## Your goal:
Line tally for the word "approximately": count the lines below that contain it and reply with the number alone.
Records for the exercise: Begin
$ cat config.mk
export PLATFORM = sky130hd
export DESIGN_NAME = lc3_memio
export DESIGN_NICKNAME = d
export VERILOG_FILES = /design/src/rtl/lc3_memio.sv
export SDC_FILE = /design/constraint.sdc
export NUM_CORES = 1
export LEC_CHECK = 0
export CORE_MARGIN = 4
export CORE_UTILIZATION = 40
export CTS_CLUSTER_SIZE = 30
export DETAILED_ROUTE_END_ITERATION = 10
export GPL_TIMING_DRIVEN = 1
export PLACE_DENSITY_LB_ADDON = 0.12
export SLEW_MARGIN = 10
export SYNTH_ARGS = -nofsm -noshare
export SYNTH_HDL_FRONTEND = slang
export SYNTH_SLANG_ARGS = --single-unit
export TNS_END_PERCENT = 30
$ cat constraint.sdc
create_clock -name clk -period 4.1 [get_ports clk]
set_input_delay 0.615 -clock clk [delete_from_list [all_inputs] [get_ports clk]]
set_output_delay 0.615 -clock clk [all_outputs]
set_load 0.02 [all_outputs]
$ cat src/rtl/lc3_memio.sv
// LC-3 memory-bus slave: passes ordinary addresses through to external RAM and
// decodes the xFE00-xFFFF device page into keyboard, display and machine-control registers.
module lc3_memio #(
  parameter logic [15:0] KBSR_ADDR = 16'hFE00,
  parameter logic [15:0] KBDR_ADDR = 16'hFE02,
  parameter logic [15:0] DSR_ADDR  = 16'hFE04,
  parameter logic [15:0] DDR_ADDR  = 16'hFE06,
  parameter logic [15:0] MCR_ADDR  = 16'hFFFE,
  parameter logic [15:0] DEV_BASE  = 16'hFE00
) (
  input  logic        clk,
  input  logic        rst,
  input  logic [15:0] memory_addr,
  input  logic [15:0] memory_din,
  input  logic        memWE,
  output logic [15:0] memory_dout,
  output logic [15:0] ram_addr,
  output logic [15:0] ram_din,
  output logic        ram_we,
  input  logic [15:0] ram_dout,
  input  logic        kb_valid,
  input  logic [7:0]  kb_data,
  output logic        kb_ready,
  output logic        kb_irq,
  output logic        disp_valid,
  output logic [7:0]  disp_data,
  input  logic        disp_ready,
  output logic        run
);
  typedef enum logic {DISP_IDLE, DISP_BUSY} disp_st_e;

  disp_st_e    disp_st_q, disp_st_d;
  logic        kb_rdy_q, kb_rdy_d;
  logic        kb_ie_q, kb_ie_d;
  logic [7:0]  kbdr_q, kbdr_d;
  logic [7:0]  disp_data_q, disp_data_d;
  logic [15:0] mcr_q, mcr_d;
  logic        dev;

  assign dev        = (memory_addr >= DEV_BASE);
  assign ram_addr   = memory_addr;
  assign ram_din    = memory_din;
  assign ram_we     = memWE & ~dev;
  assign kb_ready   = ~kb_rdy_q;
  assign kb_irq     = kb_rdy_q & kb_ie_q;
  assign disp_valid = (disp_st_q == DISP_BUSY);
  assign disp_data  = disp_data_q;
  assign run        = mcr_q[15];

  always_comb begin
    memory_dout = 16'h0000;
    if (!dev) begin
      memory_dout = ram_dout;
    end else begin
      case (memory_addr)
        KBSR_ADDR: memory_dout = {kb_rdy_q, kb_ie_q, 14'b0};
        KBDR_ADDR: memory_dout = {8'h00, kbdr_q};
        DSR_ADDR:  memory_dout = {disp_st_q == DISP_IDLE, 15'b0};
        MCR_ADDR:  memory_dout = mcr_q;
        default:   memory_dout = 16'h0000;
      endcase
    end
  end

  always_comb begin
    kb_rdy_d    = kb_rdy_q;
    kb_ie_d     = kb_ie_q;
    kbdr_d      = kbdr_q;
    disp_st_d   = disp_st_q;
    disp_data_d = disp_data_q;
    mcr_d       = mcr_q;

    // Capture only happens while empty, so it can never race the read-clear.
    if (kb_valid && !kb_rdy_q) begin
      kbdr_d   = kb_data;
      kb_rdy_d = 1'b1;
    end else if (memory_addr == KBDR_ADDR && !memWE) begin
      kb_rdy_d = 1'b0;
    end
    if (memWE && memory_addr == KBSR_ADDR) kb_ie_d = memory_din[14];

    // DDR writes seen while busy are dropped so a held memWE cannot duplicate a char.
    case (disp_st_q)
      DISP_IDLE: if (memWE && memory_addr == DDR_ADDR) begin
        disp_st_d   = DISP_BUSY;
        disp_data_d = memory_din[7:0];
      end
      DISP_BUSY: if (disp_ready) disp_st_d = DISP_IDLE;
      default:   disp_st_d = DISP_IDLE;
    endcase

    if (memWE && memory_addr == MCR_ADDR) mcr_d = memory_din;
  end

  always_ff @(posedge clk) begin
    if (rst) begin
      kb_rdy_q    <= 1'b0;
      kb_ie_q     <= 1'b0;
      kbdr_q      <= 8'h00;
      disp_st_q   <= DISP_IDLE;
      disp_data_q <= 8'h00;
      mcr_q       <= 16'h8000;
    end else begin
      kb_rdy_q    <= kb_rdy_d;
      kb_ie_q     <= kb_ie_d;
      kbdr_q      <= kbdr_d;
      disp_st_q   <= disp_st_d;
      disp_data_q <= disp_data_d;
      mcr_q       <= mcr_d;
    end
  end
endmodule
Records for the exercise: End
Records for the exercise: Begin
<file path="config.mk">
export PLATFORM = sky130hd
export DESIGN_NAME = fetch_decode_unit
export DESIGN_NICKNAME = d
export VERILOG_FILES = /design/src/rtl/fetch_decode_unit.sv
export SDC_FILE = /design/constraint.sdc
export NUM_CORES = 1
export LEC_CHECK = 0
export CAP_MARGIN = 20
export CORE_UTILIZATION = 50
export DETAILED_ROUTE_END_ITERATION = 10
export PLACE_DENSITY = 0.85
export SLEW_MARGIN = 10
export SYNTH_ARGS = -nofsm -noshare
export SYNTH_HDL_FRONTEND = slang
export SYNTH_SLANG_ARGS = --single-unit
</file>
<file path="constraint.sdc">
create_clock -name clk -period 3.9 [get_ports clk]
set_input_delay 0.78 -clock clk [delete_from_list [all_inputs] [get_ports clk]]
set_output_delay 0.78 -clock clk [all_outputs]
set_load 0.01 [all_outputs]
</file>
Records for the exercise: End
Records for the exercise: Begin
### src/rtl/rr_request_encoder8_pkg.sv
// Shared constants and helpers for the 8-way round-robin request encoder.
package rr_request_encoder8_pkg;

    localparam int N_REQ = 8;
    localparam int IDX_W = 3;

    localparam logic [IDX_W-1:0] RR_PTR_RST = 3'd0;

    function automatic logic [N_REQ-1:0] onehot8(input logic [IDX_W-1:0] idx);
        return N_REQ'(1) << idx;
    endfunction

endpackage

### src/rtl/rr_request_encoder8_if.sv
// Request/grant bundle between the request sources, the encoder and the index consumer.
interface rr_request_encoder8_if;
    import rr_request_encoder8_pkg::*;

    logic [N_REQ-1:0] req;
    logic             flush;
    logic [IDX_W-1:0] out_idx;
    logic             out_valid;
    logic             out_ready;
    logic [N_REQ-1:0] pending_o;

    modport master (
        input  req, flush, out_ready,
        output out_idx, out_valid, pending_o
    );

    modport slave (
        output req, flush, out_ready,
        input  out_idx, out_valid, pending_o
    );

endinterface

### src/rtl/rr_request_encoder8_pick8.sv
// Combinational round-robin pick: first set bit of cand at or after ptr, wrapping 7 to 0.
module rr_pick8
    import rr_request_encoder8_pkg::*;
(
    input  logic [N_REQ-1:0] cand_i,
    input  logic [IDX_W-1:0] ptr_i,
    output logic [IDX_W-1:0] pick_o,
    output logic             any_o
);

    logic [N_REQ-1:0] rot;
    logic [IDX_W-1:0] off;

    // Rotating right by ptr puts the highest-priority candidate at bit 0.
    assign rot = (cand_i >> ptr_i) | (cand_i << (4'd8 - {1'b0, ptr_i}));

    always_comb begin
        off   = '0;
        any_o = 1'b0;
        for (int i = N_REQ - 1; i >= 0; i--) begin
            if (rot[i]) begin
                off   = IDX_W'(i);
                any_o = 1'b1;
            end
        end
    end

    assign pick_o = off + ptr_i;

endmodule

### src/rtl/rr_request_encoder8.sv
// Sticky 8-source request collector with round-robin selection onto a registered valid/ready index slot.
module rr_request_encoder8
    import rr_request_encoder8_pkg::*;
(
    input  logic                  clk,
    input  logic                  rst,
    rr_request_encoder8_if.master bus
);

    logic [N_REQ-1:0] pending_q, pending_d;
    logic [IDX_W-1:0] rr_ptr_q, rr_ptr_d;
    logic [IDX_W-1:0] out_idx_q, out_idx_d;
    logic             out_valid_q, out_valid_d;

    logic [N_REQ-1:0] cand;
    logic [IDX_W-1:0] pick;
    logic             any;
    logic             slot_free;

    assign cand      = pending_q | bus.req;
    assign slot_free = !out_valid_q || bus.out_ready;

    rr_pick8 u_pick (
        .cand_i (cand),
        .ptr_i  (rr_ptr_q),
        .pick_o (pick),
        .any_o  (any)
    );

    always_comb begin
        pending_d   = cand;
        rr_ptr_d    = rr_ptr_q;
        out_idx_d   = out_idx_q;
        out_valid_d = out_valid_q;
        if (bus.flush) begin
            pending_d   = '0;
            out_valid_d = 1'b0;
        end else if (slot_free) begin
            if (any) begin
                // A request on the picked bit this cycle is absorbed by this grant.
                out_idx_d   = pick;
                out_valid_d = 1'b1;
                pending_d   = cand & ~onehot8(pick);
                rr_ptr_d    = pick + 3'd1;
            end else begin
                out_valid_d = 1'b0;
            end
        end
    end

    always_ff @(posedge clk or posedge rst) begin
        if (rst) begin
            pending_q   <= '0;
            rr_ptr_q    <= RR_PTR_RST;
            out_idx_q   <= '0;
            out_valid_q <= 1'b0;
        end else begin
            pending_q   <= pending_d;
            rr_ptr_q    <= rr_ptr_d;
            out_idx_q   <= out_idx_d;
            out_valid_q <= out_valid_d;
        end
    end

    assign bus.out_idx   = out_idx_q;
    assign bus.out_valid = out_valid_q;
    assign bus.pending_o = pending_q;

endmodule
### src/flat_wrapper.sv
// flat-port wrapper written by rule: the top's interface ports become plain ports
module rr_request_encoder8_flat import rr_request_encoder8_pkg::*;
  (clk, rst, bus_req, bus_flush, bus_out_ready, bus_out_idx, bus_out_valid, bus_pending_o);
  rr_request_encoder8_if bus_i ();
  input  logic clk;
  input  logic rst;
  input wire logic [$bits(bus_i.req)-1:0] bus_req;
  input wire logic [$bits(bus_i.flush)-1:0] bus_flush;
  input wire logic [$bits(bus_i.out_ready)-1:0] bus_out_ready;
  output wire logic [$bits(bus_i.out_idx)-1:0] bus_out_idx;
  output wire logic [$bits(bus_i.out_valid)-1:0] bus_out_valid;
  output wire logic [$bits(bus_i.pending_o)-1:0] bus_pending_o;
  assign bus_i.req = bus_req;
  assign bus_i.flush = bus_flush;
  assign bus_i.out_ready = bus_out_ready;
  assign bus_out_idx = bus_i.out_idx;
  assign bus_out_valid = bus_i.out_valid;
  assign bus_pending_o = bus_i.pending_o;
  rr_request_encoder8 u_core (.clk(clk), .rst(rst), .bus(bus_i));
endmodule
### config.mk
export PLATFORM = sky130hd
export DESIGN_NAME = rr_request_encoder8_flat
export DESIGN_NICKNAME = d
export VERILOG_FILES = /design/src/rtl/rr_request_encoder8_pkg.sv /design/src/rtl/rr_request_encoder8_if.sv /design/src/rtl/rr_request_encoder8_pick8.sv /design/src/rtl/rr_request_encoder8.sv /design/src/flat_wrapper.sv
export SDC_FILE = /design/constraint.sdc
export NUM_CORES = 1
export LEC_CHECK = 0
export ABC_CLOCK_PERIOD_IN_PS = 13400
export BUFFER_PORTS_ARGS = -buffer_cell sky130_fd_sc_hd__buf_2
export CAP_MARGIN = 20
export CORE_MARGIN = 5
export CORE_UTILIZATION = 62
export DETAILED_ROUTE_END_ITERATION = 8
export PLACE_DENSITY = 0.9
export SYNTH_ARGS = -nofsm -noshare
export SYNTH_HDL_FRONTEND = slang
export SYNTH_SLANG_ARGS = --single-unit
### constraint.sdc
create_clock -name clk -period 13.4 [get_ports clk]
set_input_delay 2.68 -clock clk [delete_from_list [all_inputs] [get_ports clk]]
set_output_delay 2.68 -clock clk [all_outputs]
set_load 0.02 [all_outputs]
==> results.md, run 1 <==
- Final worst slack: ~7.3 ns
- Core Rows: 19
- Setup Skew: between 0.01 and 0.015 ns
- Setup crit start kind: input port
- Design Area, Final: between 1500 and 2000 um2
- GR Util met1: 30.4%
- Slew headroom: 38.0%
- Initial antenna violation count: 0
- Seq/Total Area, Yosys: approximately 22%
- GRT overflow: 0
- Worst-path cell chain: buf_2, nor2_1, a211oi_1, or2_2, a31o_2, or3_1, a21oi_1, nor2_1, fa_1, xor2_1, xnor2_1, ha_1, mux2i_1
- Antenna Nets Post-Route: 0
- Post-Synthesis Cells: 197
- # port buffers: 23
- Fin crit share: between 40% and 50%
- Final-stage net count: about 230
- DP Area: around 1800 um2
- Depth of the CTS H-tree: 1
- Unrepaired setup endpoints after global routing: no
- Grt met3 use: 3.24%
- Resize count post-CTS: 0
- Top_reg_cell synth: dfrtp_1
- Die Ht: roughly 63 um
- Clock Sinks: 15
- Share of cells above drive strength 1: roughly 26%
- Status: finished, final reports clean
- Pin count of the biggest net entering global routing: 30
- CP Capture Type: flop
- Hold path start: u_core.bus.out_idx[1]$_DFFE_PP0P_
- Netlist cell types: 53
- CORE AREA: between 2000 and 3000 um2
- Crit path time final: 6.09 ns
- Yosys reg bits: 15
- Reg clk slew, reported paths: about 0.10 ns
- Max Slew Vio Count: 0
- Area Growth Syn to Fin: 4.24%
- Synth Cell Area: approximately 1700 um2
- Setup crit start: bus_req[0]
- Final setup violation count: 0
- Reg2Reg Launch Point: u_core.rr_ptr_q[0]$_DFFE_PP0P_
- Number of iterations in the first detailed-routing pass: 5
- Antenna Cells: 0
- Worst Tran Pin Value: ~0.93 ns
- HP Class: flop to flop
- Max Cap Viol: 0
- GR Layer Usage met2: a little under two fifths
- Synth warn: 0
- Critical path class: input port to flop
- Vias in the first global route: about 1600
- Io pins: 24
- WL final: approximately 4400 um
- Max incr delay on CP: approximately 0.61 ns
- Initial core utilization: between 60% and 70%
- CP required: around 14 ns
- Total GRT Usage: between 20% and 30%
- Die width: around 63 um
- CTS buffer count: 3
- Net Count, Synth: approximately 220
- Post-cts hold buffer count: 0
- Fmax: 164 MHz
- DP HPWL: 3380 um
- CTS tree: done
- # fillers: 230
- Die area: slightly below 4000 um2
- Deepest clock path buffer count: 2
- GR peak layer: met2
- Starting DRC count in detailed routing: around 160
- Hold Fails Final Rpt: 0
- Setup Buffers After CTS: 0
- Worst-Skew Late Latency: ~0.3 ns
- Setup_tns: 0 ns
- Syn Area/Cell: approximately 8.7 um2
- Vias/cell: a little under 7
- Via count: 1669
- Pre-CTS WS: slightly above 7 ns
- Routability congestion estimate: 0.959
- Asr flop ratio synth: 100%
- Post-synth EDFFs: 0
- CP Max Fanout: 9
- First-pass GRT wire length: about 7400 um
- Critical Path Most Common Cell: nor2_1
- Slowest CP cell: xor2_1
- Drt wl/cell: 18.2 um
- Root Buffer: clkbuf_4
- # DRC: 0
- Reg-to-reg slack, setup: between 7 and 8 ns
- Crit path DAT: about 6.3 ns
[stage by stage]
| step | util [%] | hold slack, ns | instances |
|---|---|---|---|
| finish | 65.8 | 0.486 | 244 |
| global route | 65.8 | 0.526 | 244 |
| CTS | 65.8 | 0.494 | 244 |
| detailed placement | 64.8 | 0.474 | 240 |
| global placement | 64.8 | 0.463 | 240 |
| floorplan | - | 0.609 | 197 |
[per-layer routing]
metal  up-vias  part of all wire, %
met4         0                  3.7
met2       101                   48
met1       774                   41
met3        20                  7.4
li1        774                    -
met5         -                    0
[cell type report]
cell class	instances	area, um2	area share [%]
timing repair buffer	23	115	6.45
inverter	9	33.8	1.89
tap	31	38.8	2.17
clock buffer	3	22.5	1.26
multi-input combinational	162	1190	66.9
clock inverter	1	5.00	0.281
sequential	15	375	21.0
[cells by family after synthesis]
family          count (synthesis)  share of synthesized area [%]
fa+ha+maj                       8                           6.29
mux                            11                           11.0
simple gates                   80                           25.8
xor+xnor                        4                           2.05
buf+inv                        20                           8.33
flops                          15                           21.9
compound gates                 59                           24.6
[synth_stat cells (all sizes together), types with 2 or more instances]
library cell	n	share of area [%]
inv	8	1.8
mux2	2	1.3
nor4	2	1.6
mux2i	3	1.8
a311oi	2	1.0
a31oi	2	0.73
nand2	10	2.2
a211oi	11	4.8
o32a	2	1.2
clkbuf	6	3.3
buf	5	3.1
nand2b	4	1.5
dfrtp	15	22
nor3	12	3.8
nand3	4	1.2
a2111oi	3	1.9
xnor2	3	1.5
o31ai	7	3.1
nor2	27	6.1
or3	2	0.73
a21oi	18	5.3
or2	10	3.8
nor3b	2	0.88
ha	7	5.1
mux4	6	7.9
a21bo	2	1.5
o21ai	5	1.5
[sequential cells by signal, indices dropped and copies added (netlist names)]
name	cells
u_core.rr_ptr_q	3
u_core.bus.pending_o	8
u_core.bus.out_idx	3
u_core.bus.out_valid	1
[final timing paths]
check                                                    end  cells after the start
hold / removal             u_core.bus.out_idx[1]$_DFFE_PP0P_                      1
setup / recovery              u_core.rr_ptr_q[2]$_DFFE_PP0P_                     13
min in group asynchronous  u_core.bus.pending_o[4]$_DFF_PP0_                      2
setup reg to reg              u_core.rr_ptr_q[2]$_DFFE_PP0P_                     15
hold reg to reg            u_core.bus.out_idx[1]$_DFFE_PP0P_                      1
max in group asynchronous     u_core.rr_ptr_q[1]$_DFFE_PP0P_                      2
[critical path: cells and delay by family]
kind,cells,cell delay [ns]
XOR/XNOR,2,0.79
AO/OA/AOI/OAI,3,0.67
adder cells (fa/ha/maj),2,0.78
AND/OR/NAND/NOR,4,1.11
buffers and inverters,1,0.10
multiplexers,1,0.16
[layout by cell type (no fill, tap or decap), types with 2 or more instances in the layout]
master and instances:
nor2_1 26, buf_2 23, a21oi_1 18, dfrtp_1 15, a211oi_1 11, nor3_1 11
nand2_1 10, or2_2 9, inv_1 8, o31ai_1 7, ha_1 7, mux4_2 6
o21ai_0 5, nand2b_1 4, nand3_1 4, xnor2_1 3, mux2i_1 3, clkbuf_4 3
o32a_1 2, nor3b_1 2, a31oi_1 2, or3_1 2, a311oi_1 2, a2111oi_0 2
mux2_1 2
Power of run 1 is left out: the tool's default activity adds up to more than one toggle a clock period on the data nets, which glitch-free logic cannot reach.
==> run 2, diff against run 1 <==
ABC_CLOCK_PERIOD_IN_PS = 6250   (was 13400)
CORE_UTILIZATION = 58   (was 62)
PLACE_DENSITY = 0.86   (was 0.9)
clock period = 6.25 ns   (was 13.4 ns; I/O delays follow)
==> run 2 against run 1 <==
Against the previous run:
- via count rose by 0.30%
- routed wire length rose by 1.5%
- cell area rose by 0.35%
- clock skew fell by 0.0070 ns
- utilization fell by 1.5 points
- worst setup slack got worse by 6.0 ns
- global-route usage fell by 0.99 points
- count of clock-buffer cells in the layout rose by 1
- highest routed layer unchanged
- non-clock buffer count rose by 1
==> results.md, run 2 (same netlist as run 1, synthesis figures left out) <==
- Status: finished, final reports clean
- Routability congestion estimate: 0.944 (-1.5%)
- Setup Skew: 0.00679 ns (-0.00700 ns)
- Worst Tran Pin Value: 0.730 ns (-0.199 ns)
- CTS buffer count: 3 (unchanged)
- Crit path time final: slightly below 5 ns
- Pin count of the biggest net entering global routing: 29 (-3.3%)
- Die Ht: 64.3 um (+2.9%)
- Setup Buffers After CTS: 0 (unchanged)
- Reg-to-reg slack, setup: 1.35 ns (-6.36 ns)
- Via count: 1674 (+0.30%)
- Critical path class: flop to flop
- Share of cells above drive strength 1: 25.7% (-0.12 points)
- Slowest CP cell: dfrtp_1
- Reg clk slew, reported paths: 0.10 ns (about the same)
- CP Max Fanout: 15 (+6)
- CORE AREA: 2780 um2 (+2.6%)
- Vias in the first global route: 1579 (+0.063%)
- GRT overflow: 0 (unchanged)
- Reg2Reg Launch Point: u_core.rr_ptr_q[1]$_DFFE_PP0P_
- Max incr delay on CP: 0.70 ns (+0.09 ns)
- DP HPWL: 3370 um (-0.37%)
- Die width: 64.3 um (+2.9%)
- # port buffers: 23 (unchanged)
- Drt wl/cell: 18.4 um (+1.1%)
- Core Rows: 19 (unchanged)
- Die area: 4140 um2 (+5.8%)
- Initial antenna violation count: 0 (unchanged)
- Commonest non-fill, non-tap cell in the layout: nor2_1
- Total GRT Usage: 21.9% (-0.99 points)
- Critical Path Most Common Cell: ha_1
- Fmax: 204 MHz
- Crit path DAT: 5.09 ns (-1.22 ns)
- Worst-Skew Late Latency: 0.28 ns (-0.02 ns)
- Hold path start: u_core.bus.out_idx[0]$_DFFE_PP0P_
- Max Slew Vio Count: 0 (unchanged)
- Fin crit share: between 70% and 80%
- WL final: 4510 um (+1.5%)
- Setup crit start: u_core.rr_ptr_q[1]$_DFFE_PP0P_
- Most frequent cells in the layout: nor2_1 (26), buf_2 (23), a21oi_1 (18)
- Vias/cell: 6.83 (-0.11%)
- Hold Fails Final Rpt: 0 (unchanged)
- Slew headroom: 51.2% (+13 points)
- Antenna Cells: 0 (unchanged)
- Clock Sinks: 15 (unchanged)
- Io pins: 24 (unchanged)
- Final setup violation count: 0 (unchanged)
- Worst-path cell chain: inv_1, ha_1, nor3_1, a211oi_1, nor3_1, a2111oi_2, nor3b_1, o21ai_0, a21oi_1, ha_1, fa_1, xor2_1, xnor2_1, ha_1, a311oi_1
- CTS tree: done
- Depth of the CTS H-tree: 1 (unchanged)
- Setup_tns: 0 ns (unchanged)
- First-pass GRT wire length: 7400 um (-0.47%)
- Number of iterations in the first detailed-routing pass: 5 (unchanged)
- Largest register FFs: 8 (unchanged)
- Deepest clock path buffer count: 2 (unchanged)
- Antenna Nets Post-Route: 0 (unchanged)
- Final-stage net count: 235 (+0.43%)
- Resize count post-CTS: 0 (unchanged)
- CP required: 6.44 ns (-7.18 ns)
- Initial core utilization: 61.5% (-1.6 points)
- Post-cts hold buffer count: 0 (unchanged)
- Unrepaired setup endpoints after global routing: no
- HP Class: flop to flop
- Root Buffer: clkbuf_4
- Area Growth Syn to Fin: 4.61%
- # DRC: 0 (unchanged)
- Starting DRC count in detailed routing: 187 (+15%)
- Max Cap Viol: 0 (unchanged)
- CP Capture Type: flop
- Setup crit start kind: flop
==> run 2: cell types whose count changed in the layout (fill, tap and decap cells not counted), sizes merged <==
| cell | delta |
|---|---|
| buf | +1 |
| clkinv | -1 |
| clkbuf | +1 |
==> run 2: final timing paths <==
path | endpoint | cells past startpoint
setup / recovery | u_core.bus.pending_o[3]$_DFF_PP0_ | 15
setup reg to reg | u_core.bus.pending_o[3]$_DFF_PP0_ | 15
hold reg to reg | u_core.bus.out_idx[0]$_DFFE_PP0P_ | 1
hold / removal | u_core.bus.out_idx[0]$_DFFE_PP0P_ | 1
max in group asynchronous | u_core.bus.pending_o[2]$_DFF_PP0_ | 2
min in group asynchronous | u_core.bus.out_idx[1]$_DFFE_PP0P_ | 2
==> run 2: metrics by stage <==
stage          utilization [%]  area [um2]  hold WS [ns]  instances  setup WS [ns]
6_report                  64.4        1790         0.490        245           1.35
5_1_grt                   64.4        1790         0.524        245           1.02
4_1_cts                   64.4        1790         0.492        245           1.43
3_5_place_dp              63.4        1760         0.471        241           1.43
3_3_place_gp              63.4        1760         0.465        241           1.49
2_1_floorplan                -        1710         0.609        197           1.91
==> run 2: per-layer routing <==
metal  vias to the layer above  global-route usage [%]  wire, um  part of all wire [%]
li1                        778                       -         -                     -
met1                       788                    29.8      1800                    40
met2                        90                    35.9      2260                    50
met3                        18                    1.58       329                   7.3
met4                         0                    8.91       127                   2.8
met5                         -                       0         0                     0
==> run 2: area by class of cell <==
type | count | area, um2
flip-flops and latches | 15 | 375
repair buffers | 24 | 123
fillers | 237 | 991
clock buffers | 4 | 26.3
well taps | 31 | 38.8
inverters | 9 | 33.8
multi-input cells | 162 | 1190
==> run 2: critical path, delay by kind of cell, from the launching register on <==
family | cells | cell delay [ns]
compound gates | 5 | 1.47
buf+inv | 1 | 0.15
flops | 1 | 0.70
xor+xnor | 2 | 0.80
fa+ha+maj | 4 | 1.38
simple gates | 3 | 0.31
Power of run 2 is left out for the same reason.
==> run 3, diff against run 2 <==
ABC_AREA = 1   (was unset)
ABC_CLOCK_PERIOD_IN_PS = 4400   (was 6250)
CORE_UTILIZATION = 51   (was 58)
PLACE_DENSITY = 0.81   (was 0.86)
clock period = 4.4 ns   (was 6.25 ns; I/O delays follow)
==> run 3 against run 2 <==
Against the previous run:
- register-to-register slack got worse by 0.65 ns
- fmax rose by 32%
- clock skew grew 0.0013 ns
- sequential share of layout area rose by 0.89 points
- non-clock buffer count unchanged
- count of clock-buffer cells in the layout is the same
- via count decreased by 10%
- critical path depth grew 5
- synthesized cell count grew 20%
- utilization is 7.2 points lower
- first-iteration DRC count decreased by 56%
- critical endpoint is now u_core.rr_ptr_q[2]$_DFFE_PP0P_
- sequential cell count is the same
Records for the exercise: End
## Solution below:
6